A teacher mispronouncing a student’s name can have a lasting impact—Why we need to grow our own teachers of color...

For many minority, immigrant and English-language learning students, a mispronounced name can be the first of many slights they experience in the classroom.

This is a truly powerful and important piece on just how basic it should be for teachers to be able to pronounce their students' names correctly.  And I really like that there is this long overdue national campaign called  “My Name, My Identity,” "that places a premium on pronouncing students’ names correctly and valuing diversity." 

I want to address this portion of the article:

If students have teachers who share their cultural backgrounds, they’re more likely to hear their names pronounced correctly. But while the diversity of the nation’s public school student body has exploded in the last few decades, the number of African-American, Latino, and Asian teachers hasn’t kept pace.

I sincerely appreciate the idea put herein of having teachers "expand their cultural limits," as suggested, but we need a research-based method and infrastructure for this.  To this end, I and many others propose that our cities, states, and nation consider and fund Grow Your Own  (GYO) teacher of color initiatives and in so doing, contribute to the development of historically-underserved communities in order to sustain the overall initiative.

Based on peer-reviewed and debated research by Texas A & M Political Scientist Professor Kenneth Meier and colleagues, among youth of color in Texas, there was a strong, positive, and consistent correlation of achievement and whether students had a teacher of their same race/ethnicity.  Diverse educational contexts correlated positively to achievement among Anglos, too. 

To use Dr. Meier's words as expressed to me, "This is an absolute finding." Dr. Meier and colleagues interpret this finding from the lens of representative democracy. Having a critical mass of teachers in school districts is an important component of this, too.

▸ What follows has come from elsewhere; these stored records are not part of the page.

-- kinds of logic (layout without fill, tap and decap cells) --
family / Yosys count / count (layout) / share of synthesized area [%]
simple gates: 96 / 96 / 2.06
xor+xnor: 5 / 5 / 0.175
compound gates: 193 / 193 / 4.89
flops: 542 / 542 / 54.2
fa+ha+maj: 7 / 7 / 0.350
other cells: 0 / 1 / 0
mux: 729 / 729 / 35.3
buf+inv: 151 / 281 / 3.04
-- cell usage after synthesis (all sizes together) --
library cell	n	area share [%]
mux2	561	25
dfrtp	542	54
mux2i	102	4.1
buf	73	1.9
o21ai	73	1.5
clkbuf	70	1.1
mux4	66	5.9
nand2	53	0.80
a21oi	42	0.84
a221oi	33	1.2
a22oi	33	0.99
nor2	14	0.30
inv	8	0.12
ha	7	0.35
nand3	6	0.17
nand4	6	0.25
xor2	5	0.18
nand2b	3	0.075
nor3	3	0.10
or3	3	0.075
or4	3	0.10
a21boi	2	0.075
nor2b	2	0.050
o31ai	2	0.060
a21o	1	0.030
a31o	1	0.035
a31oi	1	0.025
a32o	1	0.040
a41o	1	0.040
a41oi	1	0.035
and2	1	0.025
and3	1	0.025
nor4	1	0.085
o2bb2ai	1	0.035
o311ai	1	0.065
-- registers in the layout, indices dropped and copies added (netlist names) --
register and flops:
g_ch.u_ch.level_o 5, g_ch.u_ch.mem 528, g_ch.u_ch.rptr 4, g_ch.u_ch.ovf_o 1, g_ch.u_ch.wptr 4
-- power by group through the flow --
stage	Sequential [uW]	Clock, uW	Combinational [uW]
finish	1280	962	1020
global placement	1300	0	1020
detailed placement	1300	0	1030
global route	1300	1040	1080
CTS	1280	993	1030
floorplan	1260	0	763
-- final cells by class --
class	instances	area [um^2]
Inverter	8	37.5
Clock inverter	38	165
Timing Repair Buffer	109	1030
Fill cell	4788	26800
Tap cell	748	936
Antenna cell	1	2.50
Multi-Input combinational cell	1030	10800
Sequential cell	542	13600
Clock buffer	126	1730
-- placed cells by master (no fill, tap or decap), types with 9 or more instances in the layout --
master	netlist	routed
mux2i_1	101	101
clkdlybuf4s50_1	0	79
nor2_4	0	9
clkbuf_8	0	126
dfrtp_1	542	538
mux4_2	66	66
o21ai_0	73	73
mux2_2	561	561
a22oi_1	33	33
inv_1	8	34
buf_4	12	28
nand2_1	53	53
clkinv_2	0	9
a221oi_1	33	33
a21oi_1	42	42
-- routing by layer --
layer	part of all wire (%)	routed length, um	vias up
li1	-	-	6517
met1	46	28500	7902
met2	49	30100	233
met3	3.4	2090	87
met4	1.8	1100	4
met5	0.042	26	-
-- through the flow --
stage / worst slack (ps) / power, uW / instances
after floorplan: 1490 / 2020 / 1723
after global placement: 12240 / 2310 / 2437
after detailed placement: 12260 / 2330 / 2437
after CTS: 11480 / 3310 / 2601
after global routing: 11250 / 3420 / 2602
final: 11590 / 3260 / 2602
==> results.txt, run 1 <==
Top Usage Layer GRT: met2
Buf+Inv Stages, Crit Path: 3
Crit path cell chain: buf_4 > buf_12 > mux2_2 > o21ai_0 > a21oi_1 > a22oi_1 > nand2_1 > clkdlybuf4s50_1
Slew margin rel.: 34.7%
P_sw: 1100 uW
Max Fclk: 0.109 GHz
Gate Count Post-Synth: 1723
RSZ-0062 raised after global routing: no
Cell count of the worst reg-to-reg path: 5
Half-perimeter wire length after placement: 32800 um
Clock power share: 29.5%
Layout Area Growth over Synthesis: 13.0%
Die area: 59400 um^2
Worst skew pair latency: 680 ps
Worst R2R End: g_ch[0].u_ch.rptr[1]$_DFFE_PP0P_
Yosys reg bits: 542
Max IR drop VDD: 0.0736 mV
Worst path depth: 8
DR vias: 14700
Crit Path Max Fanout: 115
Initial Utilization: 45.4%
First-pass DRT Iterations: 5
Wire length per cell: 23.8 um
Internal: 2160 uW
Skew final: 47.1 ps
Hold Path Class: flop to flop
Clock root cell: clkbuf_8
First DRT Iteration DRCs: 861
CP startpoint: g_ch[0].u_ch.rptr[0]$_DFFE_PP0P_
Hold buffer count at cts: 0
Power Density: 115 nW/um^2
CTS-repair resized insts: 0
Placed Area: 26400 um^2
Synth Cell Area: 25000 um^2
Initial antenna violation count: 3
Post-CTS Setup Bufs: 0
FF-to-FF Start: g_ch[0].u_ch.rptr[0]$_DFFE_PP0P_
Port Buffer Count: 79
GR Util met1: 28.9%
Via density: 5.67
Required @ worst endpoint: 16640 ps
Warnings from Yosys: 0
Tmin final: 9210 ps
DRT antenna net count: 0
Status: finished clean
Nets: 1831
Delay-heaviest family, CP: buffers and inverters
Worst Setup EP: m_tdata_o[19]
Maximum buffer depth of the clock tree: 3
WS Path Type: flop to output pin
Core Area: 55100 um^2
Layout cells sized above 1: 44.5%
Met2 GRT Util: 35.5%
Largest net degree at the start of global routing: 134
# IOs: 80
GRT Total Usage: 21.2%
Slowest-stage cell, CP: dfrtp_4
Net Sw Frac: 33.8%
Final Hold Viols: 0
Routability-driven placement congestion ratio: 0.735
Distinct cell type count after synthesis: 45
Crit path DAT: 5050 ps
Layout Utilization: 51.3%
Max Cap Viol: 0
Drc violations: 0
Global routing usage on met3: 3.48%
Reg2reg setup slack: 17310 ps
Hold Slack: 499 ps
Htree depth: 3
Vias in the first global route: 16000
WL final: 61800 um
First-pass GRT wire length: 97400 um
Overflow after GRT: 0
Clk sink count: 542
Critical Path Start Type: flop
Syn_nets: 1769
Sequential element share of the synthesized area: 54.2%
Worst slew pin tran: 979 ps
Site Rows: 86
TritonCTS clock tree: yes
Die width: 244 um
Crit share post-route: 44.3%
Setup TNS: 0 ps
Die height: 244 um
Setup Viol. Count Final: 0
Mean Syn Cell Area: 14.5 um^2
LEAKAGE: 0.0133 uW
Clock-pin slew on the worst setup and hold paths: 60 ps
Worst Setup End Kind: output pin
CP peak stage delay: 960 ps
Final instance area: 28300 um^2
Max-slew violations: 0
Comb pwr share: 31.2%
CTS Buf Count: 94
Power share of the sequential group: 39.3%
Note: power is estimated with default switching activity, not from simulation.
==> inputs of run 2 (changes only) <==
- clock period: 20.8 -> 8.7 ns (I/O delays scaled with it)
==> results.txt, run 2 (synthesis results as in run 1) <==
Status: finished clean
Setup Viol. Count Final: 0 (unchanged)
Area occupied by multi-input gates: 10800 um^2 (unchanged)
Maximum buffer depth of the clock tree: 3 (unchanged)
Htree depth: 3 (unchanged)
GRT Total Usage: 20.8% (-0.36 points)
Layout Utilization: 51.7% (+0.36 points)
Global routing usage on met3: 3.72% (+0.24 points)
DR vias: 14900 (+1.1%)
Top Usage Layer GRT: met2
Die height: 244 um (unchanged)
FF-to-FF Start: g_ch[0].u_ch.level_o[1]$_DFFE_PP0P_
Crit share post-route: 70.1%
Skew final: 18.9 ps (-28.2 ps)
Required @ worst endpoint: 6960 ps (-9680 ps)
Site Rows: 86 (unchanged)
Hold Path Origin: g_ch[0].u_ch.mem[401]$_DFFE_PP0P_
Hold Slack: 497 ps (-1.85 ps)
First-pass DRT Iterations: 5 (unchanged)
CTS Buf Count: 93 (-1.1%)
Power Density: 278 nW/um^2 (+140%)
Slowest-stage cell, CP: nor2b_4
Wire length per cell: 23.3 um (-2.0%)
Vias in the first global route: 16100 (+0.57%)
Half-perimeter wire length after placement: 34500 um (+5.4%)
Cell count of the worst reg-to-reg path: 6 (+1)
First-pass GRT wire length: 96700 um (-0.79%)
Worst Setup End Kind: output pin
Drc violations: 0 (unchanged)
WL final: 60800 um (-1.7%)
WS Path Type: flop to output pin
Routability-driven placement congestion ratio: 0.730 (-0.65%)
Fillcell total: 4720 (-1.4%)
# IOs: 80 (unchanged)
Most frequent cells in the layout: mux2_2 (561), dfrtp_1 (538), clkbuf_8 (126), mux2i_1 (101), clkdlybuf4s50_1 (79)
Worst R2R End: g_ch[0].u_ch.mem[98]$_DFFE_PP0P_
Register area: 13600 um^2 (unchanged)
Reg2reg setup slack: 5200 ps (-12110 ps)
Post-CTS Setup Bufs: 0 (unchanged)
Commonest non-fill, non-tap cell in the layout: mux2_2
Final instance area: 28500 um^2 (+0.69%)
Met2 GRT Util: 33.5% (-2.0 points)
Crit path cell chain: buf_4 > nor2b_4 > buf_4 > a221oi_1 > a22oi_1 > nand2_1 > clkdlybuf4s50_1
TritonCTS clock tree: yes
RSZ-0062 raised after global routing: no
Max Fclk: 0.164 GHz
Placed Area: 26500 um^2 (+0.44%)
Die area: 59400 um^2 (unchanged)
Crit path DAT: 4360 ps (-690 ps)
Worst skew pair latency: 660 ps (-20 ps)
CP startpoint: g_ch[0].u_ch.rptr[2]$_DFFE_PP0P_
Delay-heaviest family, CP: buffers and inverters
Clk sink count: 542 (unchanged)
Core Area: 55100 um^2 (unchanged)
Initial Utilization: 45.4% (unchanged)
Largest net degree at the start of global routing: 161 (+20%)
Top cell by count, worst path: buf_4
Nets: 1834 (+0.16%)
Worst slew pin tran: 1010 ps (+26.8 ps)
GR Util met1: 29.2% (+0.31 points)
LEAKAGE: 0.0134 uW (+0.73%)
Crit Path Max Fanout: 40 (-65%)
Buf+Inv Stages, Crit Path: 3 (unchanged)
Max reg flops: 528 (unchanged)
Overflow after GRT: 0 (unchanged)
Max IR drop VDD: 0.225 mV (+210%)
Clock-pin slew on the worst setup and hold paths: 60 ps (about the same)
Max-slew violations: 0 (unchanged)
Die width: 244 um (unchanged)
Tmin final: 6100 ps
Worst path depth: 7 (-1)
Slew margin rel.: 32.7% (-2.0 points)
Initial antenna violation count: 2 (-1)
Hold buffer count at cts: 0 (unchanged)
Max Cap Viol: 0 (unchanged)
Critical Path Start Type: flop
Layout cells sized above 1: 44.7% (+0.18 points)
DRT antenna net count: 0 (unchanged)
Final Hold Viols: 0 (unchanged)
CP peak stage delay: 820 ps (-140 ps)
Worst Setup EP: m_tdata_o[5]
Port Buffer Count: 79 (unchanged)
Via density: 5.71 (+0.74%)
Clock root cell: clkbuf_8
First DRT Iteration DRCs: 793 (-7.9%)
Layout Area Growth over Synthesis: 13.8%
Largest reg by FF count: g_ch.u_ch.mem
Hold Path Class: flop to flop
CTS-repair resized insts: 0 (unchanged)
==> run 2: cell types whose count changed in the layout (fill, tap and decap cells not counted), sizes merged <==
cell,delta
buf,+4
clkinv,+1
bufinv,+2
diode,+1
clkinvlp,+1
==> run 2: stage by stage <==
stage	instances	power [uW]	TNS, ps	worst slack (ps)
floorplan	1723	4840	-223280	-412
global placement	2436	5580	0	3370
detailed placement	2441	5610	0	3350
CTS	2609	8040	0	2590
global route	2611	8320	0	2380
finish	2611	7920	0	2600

All of this may be found in NLERAP’s anthology, GROWING CRITICALLY CONSCIOUS TEACHERS.  Here is the link to it at Teachers College Press.

NLERAP is a decades-old project to which we in the National Latino Education Research and Policy (NLERAP) Project have been dedicated. Our key initiative is our GYO Latin@ teacher initiative and we as scholars, academics, school and district representatives, policy makers and advocates have all learned and grown a lot in the process. In particular, NLERAP underscores the importance of a social justice perspective.

When such GYO teachers are present, children’s rights, cultures, world views, experiences and so on get acknowledged in ways that are constructive, affirming, and complete. Not that this happens all the time, but on average, this is the case.  And Meier and colleagues' findings are backed up by substantial, qualitative research that demonstrates as much. 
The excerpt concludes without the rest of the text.